John Lato jwlato at gmail.com
Wed Jun 27 02:51:10 CEST 2012


> Message: 12
> Date: Wed, 27 Jun 2012 00:19:30 +0200
> From: Tillmann Rendel <rendel at informatik.uni-marburg.de>
> Subject: Re: [Haskell-cafe] Martin Odersky on "What's wrong with
>        Monads"
> Cc: haskell-cafe at haskell.org
> Message-ID: <4FEA3572.5060200 at informatik.uni-marburg.de>
> Content-Type: text/plain; charset=ISO-8859-1; format=flowed
>
> Hi,
>
> MightyByte wrote:
>> Of course every line of your program that uses a Foo will change if you switch
>> to IO Foo instead.
>
> But we often have to also change lines that don't use Foo at all. For
> example, here is the type of binary trees of integers:
>
>   data Tree = Leaf Integer | Branch (Tree Integer) (Tree Integer)
>
> A function to add up all integers in a tree:
>
>   amount:: Tree -> Integer
>   amount (Leaf x) = x
>   amount (Branch t1 t2) = amountt1 + amountt2
>
> All fine so far. Now, consider the following additional requirement: "If
> the command-line flag --multiply is set, the function amount computes
> the product instead of the sum."
>
> In a language with implicit side effects, it is easy to implement this.
> We just change the third line of the amount function to check whether to
> call (+) or (*). In particular, we would not touch the other two lines.
>
> How would you implement this requirement in Haskell without changing the
> line "amount (Leaf x) = x"?

Why would you do that even in an imperative language?  The program
logic turns into a spaghetti mess, and it's much harder to test.
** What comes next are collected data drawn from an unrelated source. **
$ cat src/rtl/hwpe_stream_package.sv
// Shared types for the HWPE-Stream TCDM reader: control/flag records and the FSM state encoding.
package hwpe_stream_package;

    localparam int unsigned TcdmReaderAddrW = 32;
    localparam int unsigned TcdmReaderDataW = 32;
    localparam int unsigned TcdmReaderCntW  = 16;

    typedef struct packed {
        logic [TcdmReaderAddrW-1:0] base_addr;
        logic [TcdmReaderAddrW-1:0] stride;
        logic [TcdmReaderCntW-1:0]  words;
    } ctrl_tcdm_reader_t;

    typedef struct packed {
        logic busy;
        logic done;
    } flags_tcdm_reader_t;

    typedef enum logic [1:0] {
        StIdle,
        StIssue,
        StWait,
        StDone
    } tcdm_reader_state_t;

endpackage

$ cat src/rtl/hwpe_stream_addressgen_1d.sv
// 1-D address generator: latches base/stride/length, steps the address per granted request
// and flags the request that completes the transfer.
module hwpe_stream_addressgen_1d #(
    parameter int unsigned ADDR_WIDTH = 32,
    parameter int unsigned CNT_WIDTH  = 16
) (
    input  logic                  clk_i,
    input  logic                  rst_ni,
    input  logic                  clear_i,
    input  logic                  load_i,
    input  logic                  advance_i,
    input  logic [ADDR_WIDTH-1:0] base_addr_i,
    input  logic [ADDR_WIDTH-1:0] stride_i,
    input  logic [CNT_WIDTH-1:0]  words_i,
    output logic [ADDR_WIDTH-1:0] addr_o,
    output logic [CNT_WIDTH-1:0]  words_o,
    output logic [CNT_WIDTH-1:0]  req_cnt_o,
    output logic                  last_o
);

    logic [ADDR_WIDTH-1:0] addr_q, addr_d, stride_q, stride_d;
    logic [CNT_WIDTH-1:0]  words_q, words_d, cnt_q, cnt_d;
    logic [CNT_WIDTH-1:0]  cnt_inc;

    assign cnt_inc = cnt_q + CNT_WIDTH'(1);

    always_comb begin
        addr_d   = addr_q;
        stride_d = stride_q;
        words_d  = words_q;
        cnt_d    = cnt_q;
        if (clear_i) begin
            addr_d   = '0;
            stride_d = '0;
            words_d  = '0;
            cnt_d    = '0;
        end else if (load_i) begin
            addr_d   = base_addr_i;
            stride_d = stride_i;
            words_d  = words_i;
            cnt_d    = '0;
        end else if (advance_i) begin
            // Two's-complement stride: plain modular add covers negative steps and wrap.
            addr_d = addr_q + stride_q;
            cnt_d  = cnt_inc;
        end
    end

    always_ff @(posedge clk_i or negedge rst_ni) begin
        if (!rst_ni) begin
            addr_q   <= '0;
            stride_q <= '0;
            words_q  <= '0;
            cnt_q    <= '0;
        end else begin
            addr_q   <= addr_d;
            stride_q <= stride_d;
            words_q  <= words_d;
            cnt_q    <= cnt_d;
        end
    end

    assign addr_o    = addr_q;
    assign words_o   = words_q;
    assign req_cnt_o = cnt_q;
    assign last_o    = advance_i && (cnt_inc == words_q);

endmodule

$ cat src/rtl/hwpe_stream_tcdm_reader.sv
// Strided TCDM read engine: issues a run of loads, forwards responses as a HWPE-Stream
// and pulses done once every response has been streamed out.
module hwpe_stream_tcdm_reader
    import hwpe_stream_package::*;
#(
    parameter int unsigned ADDR_WIDTH = TcdmReaderAddrW,
    parameter int unsigned DATA_WIDTH = TcdmReaderDataW,
    parameter int unsigned CNT_WIDTH  = TcdmReaderCntW
) (
    input  logic                    clk_i,
    input  logic                    rst_ni,
    input  logic                    clear_i,
    input  logic                    start_i,
    input  logic [ADDR_WIDTH-1:0]   base_addr_i,
    input  logic [ADDR_WIDTH-1:0]   stride_i,
    input  logic [CNT_WIDTH-1:0]    words_i,
    output logic                    busy_o,
    output logic                    done_o,
    output logic                    tcdm_req_o,
    input  logic                    tcdm_gnt_i,
    output logic [ADDR_WIDTH-1:0]   tcdm_add_o,
    output logic                    tcdm_wen_o,
    output logic [DATA_WIDTH/8-1:0] tcdm_be_o,
    output logic [DATA_WIDTH-1:0]   tcdm_data_o,
    input  logic                    tcdm_r_valid_i,
    input  logic [DATA_WIDTH-1:0]   tcdm_r_data_i,
    output logic                    tcdm_fifo_ready_o,
    output logic                    out_valid_o,
    input  logic                    out_ready_i,
    output logic [DATA_WIDTH-1:0]   out_data_o,
    output logic [DATA_WIDTH/8-1:0] out_strb_o
);

    tcdm_reader_state_t state_q;
    flags_tcdm_reader_t flags_q;
    logic [CNT_WIDTH-1:0] rsp_cnt_q, rsp_cnt_inc, req_cnt, words_q;
    logic load, advance, last;

    assign load        = (state_q == StIdle) && start_i && !clear_i;
    assign advance     = (state_q == StIssue) && tcdm_gnt_i && !clear_i;
    assign rsp_cnt_inc = rsp_cnt_q + CNT_WIDTH'(tcdm_r_valid_i);

    hwpe_stream_addressgen_1d #(
        .ADDR_WIDTH (ADDR_WIDTH),
        .CNT_WIDTH  (CNT_WIDTH)
    ) u_addressgen (
        .clk_i       (clk_i),
        .rst_ni      (rst_ni),
        .clear_i     (clear_i),
        .load_i      (load),
        .advance_i   (advance),
        .base_addr_i (base_addr_i),
        .stride_i    (stride_i),
        .words_i     (words_i),
        .addr_o      (tcdm_add_o),
        .words_o     (words_q),
        .req_cnt_o   (req_cnt),
        .last_o      (last)
    );

    always_ff @(posedge clk_i or negedge rst_ni) begin
        if (!rst_ni) begin
            state_q   <= StIdle;
            rsp_cnt_q <= '0;
            flags_q   <= '0;
        end else if (clear_i) begin
            state_q   <= StIdle;
            rsp_cnt_q <= '0;
            flags_q   <= '0;
        end else begin
            unique case (state_q)
                StIdle: begin
                    if (start_i) begin
                        rsp_cnt_q <= '0;
                        if (words_i == '0) begin
                            state_q <= StDone;
                            flags_q <= '{busy: 1'b0, done: 1'b1};
                        end else begin
                            state_q <= StIssue;
                            flags_q <= '{busy: 1'b1, done: 1'b0};
                        end
                    end
                end
                StIssue: begin
                    rsp_cnt_q <= rsp_cnt_inc;
                    if (last) state_q <= StWait;
                end
                StWait: begin
                    rsp_cnt_q <= rsp_cnt_inc;
                    if (rsp_cnt_inc == words_q) begin
                        state_q <= StDone;
                        flags_q <= '{busy: 1'b0, done: 1'b1};
                    end
                end
                StDone: begin
                    state_q <= StIdle;
                    flags_q <= '0;
                end
                default: begin
                    state_q <= StIdle;
                    flags_q <= '0;
                end
            endcase
        end
    end

    assign busy_o      = flags_q.busy;
    assign done_o      = flags_q.done;
    assign tcdm_req_o  = (state_q == StIssue);
    assign tcdm_wen_o  = 1'b1;
    assign tcdm_be_o   = '1;
    assign tcdm_data_o = '0;

    // The upstream FIFO only presents a response while ready is high, so no buffering here.
    assign tcdm_fifo_ready_o = out_ready_i;
    assign out_valid_o       = tcdm_r_valid_i;
    assign out_data_o        = tcdm_r_data_i;
    assign out_strb_o        = '1;

`ifndef SYNTHESIS
    rsp_outside_transfer: assert property (@(posedge clk_i) disable iff (!rst_ni)
        !(tcdm_r_valid_i && ((state_q == StIdle) || (state_q == StDone))));
    outstanding_nonneg: assert property (@(posedge clk_i) disable iff (!rst_ni)
        req_cnt >= rsp_cnt_q);
`endif

endmodule
$ cat config.mk
export PLATFORM = sky130hd
export DESIGN_NAME = hwpe_stream_tcdm_reader
export DESIGN_NICKNAME = d
export VERILOG_FILES = /design/src/rtl/hwpe_stream_package.sv /design/src/rtl/hwpe_stream_addressgen_1d.sv /design/src/rtl/hwpe_stream_tcdm_reader.sv
export SDC_FILE = /design/constraint.sdc
export NUM_CORES = 1
export LEC_CHECK = 0
export ABC_AREA = 1
export CAP_MARGIN = 20
export CORE_UTILIZATION = 37
export DETAILED_ROUTE_END_ITERATION = 8
export PLACE_DENSITY = 0.74
export SETUP_SLACK_MARGIN = 0.5
export SKIP_LAST_GASP = 1
export SYNTH_ARGS = -nofsm -noshare
export SYNTH_HDL_FRONTEND = slang
export SYNTH_HIERARCHICAL = 1
export SYNTH_SLANG_ARGS = --single-unit
$ cat constraint.sdc
create_clock -name clk_i -period 2.6 [get_ports clk_i]
set_clock_uncertainty 0.05 [all_clocks]
set_input_delay 0.52 -clock clk_i [delete_from_list [all_inputs] [get_ports clk_i]]
set_output_delay 0.52 -clock clk_i [all_outputs]
set_load 0.02 [all_outputs]
==> report_table.html, run 1 <==
<table>
<tr><th>Metric</th><th>Value</th></tr>
<tr><th colspan="2">STA</th></tr>
<tr><td>Worst max-slew margin expressed relative to the limit</td><td>between 60% and 70%</td></tr>
<tr><td>Achievable clock frequency</td><td>0.470 GHz</td></tr>
<tr><td>Final min period</td><td>2.13 ns</td></tr>
<tr><td>Slew at the pin closest to its max-slew limit</td><td>0.544 ns</td></tr>
<tr><td>Setup TNS</td><td>0 ns</td></tr>
<tr><td>Number of hold violations in the final report</td><td>0</td></tr>
<tr><td>Number of setup violations in the final report</td><td>0</td></tr>
<tr><td>Post-route clock period utilization</td><td>81.8%</td></tr>
<tr><td>Unrepaired setup endpoints after global routing</td><td>yes</td></tr>
<tr><td>Final number of max-transition violations</td><td>0</td></tr>
<tr><td>Minimum setup slack in the final design</td><td>0.473 ns</td></tr>
<tr><th colspan="2">Floorplan</th></tr>
<tr><td>Number of standard-cell rows in the floorplan</td><td>57</td></tr>
<tr><td>Starting utilization of the core area</td><td>between 30% and 40%</td></tr>
<tr><td>Chip height</td><td>159 µm</td></tr>
<tr><td>Top-level port count</td><td>229</td></tr>
<tr><td>Core Area</td><td>0.0242 mm²</td></tr>
<tr><td>Overall die width</td><td>159 µm</td></tr>
<tr><td>Die area</td><td>0.0253 mm²</td></tr>
<tr><th colspan="2">Critical path</th></tr>
<tr><td>Path type of the worst setup path</td><td>reg2reg</td></tr>
<tr><td>Arrival @ worst endpoint</td><td>2.39 ns</td></tr>
<tr><td>Data required, critical path</td><td>2.86 ns</td></tr>
<tr><td>Type of origin of the critical path</td><td>flip-flop</td></tr>
<tr><td>CP max FO</td><td>4</td></tr>
<tr><td>R2r startpoint</td><td>u_addressgen/req_cnt_o[1]</td></tr>
<tr><td>CP Capture Type</td><td>flip-flop</td></tr>
<tr><td>Critical Path Start</td><td>u_addressgen/req_cnt_o[1]</td></tr>
<tr><th colspan="2">Synthesis</th></tr>
<tr><td>Synth warn</td><td>6</td></tr>
<tr><td>Library cell with the largest summed area after synthesis</td><td>sky130_fd_sc_hd__dfrtp_1</td></tr>
<tr><td>Distinct cell type count after synthesis</td><td>48</td></tr>
<tr><td>Synth area leaders</td><td>sky130_fd_sc_hd__dfrtp_1, sky130_fd_sc_hd__nand2_1, sky130_fd_sc_hd__inv_1</td></tr>
<tr><td>Gate count of the mapped netlist</td><td>1383</td></tr>
<tr><td>Share of synthesized flip-flops with an asynchronous set or reset</td><td>100%</td></tr>
<tr><td>Number of synthesized flops with an enable pin</td><td>0</td></tr>
<tr><td>Top cell type's share of synthesized area</td><td>31.8%</td></tr>
<tr><td>Area of the mapped netlist</td><td>about 0.0091 mm²</td></tr>
<tr><td>Average cell area after synthesis</td><td>6.60 µm²</td></tr>
<tr><td>Number of synthesized register bits</td><td>116</td></tr>
<tr><td>Post-synthesis sequential area ratio</td><td>31.8%</td></tr>
<tr><td>Most common flop cell mapped by yosys</td><td>sky130_fd_sc_hd__dfrtp_1</td></tr>
<tr><th colspan="2">Pwr</th></tr>
<tr><td>Leakage power</td><td>5.66 nW</td></tr>
<tr><td>Power Dens Cells</td><td>between 600 and 700 mW/mm²</td></tr>
<tr><td>Worst IR Drop VDD</td><td>346 µV</td></tr>
<tr><th colspan="2">Routing</th></tr>
<tr><td>Antenna Nets Post-Route</td><td>0</td></tr>
<tr><td>Iteration-0 DRC count of the detailed router</td><td>between 500 and 600</td></tr>
<tr><td>Drt total wl</td><td>27.5 mm</td></tr>
<tr><td>Vias per inst</td><td>5.01</td></tr>
<tr><td>First drt pass iteration count</td><td>8</td></tr>
<tr><td>Routed length per placed instance</td><td>14.9 µm</td></tr>
<tr><td>Drc violations</td><td>0</td></tr>
<tr><td>Total number of vias</td><td>about 9200</td></tr>
<tr><th colspan="2">Clocking</th></tr>
<tr><td>CTS sink cnt</td><td>116</td></tr>
<tr><td>Hold buffer count at cts</td><td>0</td></tr>
<tr><td>Clock root buffer</td><td>sky130_fd_sc_hd__clkbuf_16</td></tr>
<tr><td>Clk buf depth</td><td>2</td></tr>
<tr><td>CTS Buf Count</td><td>17</td></tr>
<tr><td>Clk pin slew, worst setup/hold paths</td><td>roughly 0.060 ns</td></tr>
<tr><td>CTS tree</td><td>built</td></tr>
<tr><td>Clock insertion delay at the later pin of the skew report</td><td>0.42 ns</td></tr>
<tr><td>H-tree levels</td><td>4</td></tr>
<tr><th colspan="2">Layout</th></tr>
<tr><td>Ratio of cells with drive above 1 in the final layout</td><td>16.0%</td></tr>
<tr><td>Final standard cell area without fillers</td><td>0.0118 mm²</td></tr>
<tr><td># nets final</td><td>roughly 1700</td></tr>
<tr><td>Area delta synth-&gt;final</td><td>29.8%</td></tr>
<tr><td>Antenna diodes</td><td>0</td></tr>
<tr><th colspan="2">Placed design</th></tr>
<tr><td>Area after detailed placement</td><td>between 0.01 and 0.015 mm²</td></tr>
<tr><td>DP Worst Slack</td><td>-0.0931 ns</td></tr>
<tr><td>HPWL after detailed placement</td><td>between 15 and 20 mm</td></tr>
<tr><td>Placer Congestion</td><td>0.927</td></tr>
<tr><td>Count of buffers from port buffering</td><td>around 120</td></tr>
<tr><th colspan="2">Global routing</th></tr>
<tr><td>Global Route Usage Sum</td><td>21.2%</td></tr>
<tr><td>Via count of the first global-routing pass</td><td>8934</td></tr>
<tr><td>Wire length of the first global-routing pass</td><td>43.4 mm</td></tr>
<tr><td>Grt ovf</td><td>0</td></tr>
<tr><td>Initial antenna violation count</td><td>2</td></tr>
<tr><td>Pin count of the biggest net entering global routing</td><td>64</td></tr>
<tr><th colspan="2">Job</th></tr>
<tr><td>Max Cap Viol</td><td>0</td></tr>
<tr><th colspan="2">Min path</th></tr>
<tr><td>Path class of the lowest-slack min-delay path</td><td>in2async</td></tr>
<tr><th colspan="2">Run status</th></tr>
<tr><td>Outcome</td><td>complete, no violations</td></tr>
</table>
-- registers in the layout (all words and copies together), names as in the netlist --
register,count
busy_o,1
done_o,1
u_addressgen/stride_q,32
u_addressgen/addr_o,32
u_addressgen/req_cnt_o,16
u_addressgen/words_o,16
state_q,2
rsp_cnt_q,16
-- cells in the final DEF (no fill, tap or decap), types with 4 or more instances in the layout --
cell,count
sky130_fd_sc_hd__nor3_1,9
sky130_fd_sc_hd__nand2_2,37
sky130_fd_sc_hd__nor4_1,4
sky130_fd_sc_hd__nor2_4,14
sky130_fd_sc_hd__ha_1,8
sky130_fd_sc_hd__nand4_1,14
sky130_fd_sc_hd__conb_1,41
sky130_fd_sc_hd__xor2_1,20
sky130_fd_sc_hd__ha_4,23
sky130_fd_sc_hd__nand2_1,431
sky130_fd_sc_hd__a21oi_2,10
sky130_fd_sc_hd__clkbuf_16,18
sky130_fd_sc_hd__nor2_2,16
sky130_fd_sc_hd__inv_2,5
sky130_fd_sc_hd__buf_4,48
sky130_fd_sc_hd__o21bai_1,6
sky130_fd_sc_hd__nand3_1,75
sky130_fd_sc_hd__buf_12,4
sky130_fd_sc_hd__dfrtp_2,12
sky130_fd_sc_hd__clkinv_2,4
sky130_fd_sc_hd__nand3_2,11
sky130_fd_sc_hd__ha_2,8
sky130_fd_sc_hd__nand3b_1,6
sky130_fd_sc_hd__nor2_1,118
sky130_fd_sc_hd__dfrtp_1,104
sky130_fd_sc_hd__nand2_4,12
sky130_fd_sc_hd__clkinvlp_4,4
sky130_fd_sc_hd__o31ai_1,5
sky130_fd_sc_hd__o22ai_1,37
sky130_fd_sc_hd__clkdlybuf4s50_1,114
sky130_fd_sc_hd__a21oi_1,21
sky130_fd_sc_hd__o21ai_1,6
sky130_fd_sc_hd__inv_1,160
sky130_fd_sc_hd__o21ai_0,70
-- path summary, 6_finish.rpt --
check | to | slack [ns] | cells after the start
max reg2reg | state_q[0] | 0.47 | 15
min | rsp_cnt_q[9] | 0.03 | 1
min reg2reg | done_o | 0.44 | 2
max | state_q[0] | 0.47 | 15
min in group clk_i | done_o | 0.44 | 2
max in group asynchronous | u_addressgen/addr_o[26] | 1.79 | 2
-- cell families after synthesis --
logic type | count (synthesis) | share of synthesized area, %
fa+ha+maj | 40 | 5.57
other cells | 2 | 0.0823
xor+xnor | 26 | 2.73
flops | 116 | 31.8
mux | 3 | 0.343
simple gates | 754 | 34.6
compound gates | 166 | 10.2
buf+inv | 276 | 14.7
-- critical path, cell delays in order (launching register included) --
cell and delay (ns):
sky130_fd_sc_hd__dfrtp_1 0.41, sky130_fd_sc_hd__ha_4 0.19, sky130_fd_sc_hd__nand3_2 0.11, sky130_fd_sc_hd__inv_1 0.10, sky130_fd_sc_hd__nand3_1 0.11, sky130_fd_sc_hd__inv_1 0.08
sky130_fd_sc_hd__nand4_1 0.06, sky130_fd_sc_hd__nand2_1 0.15, sky130_fd_sc_hd__xor2_1 0.18, sky130_fd_sc_hd__nand2_1 0.09, sky130_fd_sc_hd__nor2_2 0.17, sky130_fd_sc_hd__o21ai_1 0.09
sky130_fd_sc_hd__inv_2 0.08, sky130_fd_sc_hd__nand2_2 0.05, sky130_fd_sc_hd__nand2_1 0.05, sky130_fd_sc_hd__nand2_1 0.05
-- per-layer routing --
layer	global-route usage, %	up-vias	wire length [µm]
li1	-	4522	-
met1	25.4	4342	11600
met2	37.1	308	13700
met3	4.45	58	1460
met4	8.00	4	688
met5	0	-	27
-- cells in the mapped netlist, drive strengths merged (3+ instances only) --
library cell	instances
nand4	14
nand3	86
clkbuf	22
dfrtp	116
xor2	22
nor2	148
o21ai	78
ha	39
xnor2	3
nor3	10
a21oi	32
o22ai	37
nand3b	6
nand2	480
o31ai	5
o21bai	6
inv	167
buf	86
nor4	4
-- report_power, final --
group / leakage [nW] / internal, mW / total [mW] / switching [mW]
Combinational: 3.83 / 1.45 / 3.39 / 1.94
Clock: 0.262 / 1.35 / 2.21 / 0.861
Sequential: 1.57 / 2.09 / 2.45 / 0.359
-- cell type report --
cell class	instances	area [µm²]
tap	324	405
clock inverter	9	81.3
fill	2389	12400
multi-input combinational	1030	5660
timing repair buffer	174	1670
clock buffer	22	464
inverter	168	642
sequential	116	2920
-- timing repair --
| item | in CTS | in global routing |
|---|---|---|
| setup endpoints to repair | 51 | 43 |
| pin swaps | 10 | 38 |
| buffers inserted | 9 | 16 |
| resized for setup | 48 | 115 |
| gates cloned | 0 | 1 |
-- per-stage QoR --
step / hold WS, ns / instances / power, mW / util [%]
final: 0.0318 / 1843 / 8.05 / 48.8
after global placement: 0.429 / 1786 / 5.27 / 43.0
after floorplan: 0.174 / 1422 / 4.27 / -
after CTS: 0.0441 / 1826 / 7.68 / 46.2
after global routing: 0.0645 / 1843 / 8.49 / 48.8
after detailed placement: 0.430 / 1786 / 5.31 / 43.0
Power figures use the tool's default switching activity.
==> run 2, diff against run 1 <==
- PLACE_DENSITY: 0.74 -> 0.76
- clock period: 2.6 -> 1.85 ns (I/O delays scaled with it)
==> run 2 against run 1 <==
Against the previous run: the run now ends with setup timing left; worst setup slack got worse by 0.86 ns; sequential power rose by 39%; utilization rose by 12 points; first-iteration DRC count rose by 94%; combinational power rose by 130%; sequential share of layout area fell by 5.0 points; die area did not move; maximum frequency fell by 4.7%; largest power group unchanged.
I would write Tree like this:

data Tree a = Leaf a | Branch (Tree a) ( Tree a)
  deriving (Foldable, Show)

and instead of an "amount" function I would use a fold.  If you like,
you can use "ala" from Control.Newtype

*Main Data.Foldable Data.Monoid> let t1 = Branch (Leaf 1) (Branch
(Leaf 4) (Leaf 5)) :: Tree Int
*Main Data.Foldable Data.Monoid> ala Sum foldMap t1
10
*Main Data.Foldable Data.Monoid> ala Product foldMap t1
20

Now the amount calculation can be something like

amount :: Num a => Tree a -> IO a
amount tree = multFlag >>= \b -> if b then ala Product foldMap tree
else ala Sum foldMap tree


although I probably wouldn't actually write it unless it was called in
more than one place.  There are other ways to write it too; the
important part is that checking the configuration is completely
separate from the tree traversal.

Plus, if it changes again (now there's another flag that says to
ignore values == n or something, you can use the same fold, just
change the function that's passed to it (or the monoid instance if
you're using that).

Plus, this type of code is much simpler to debug, test, and maintain
than imperative-style magic functions.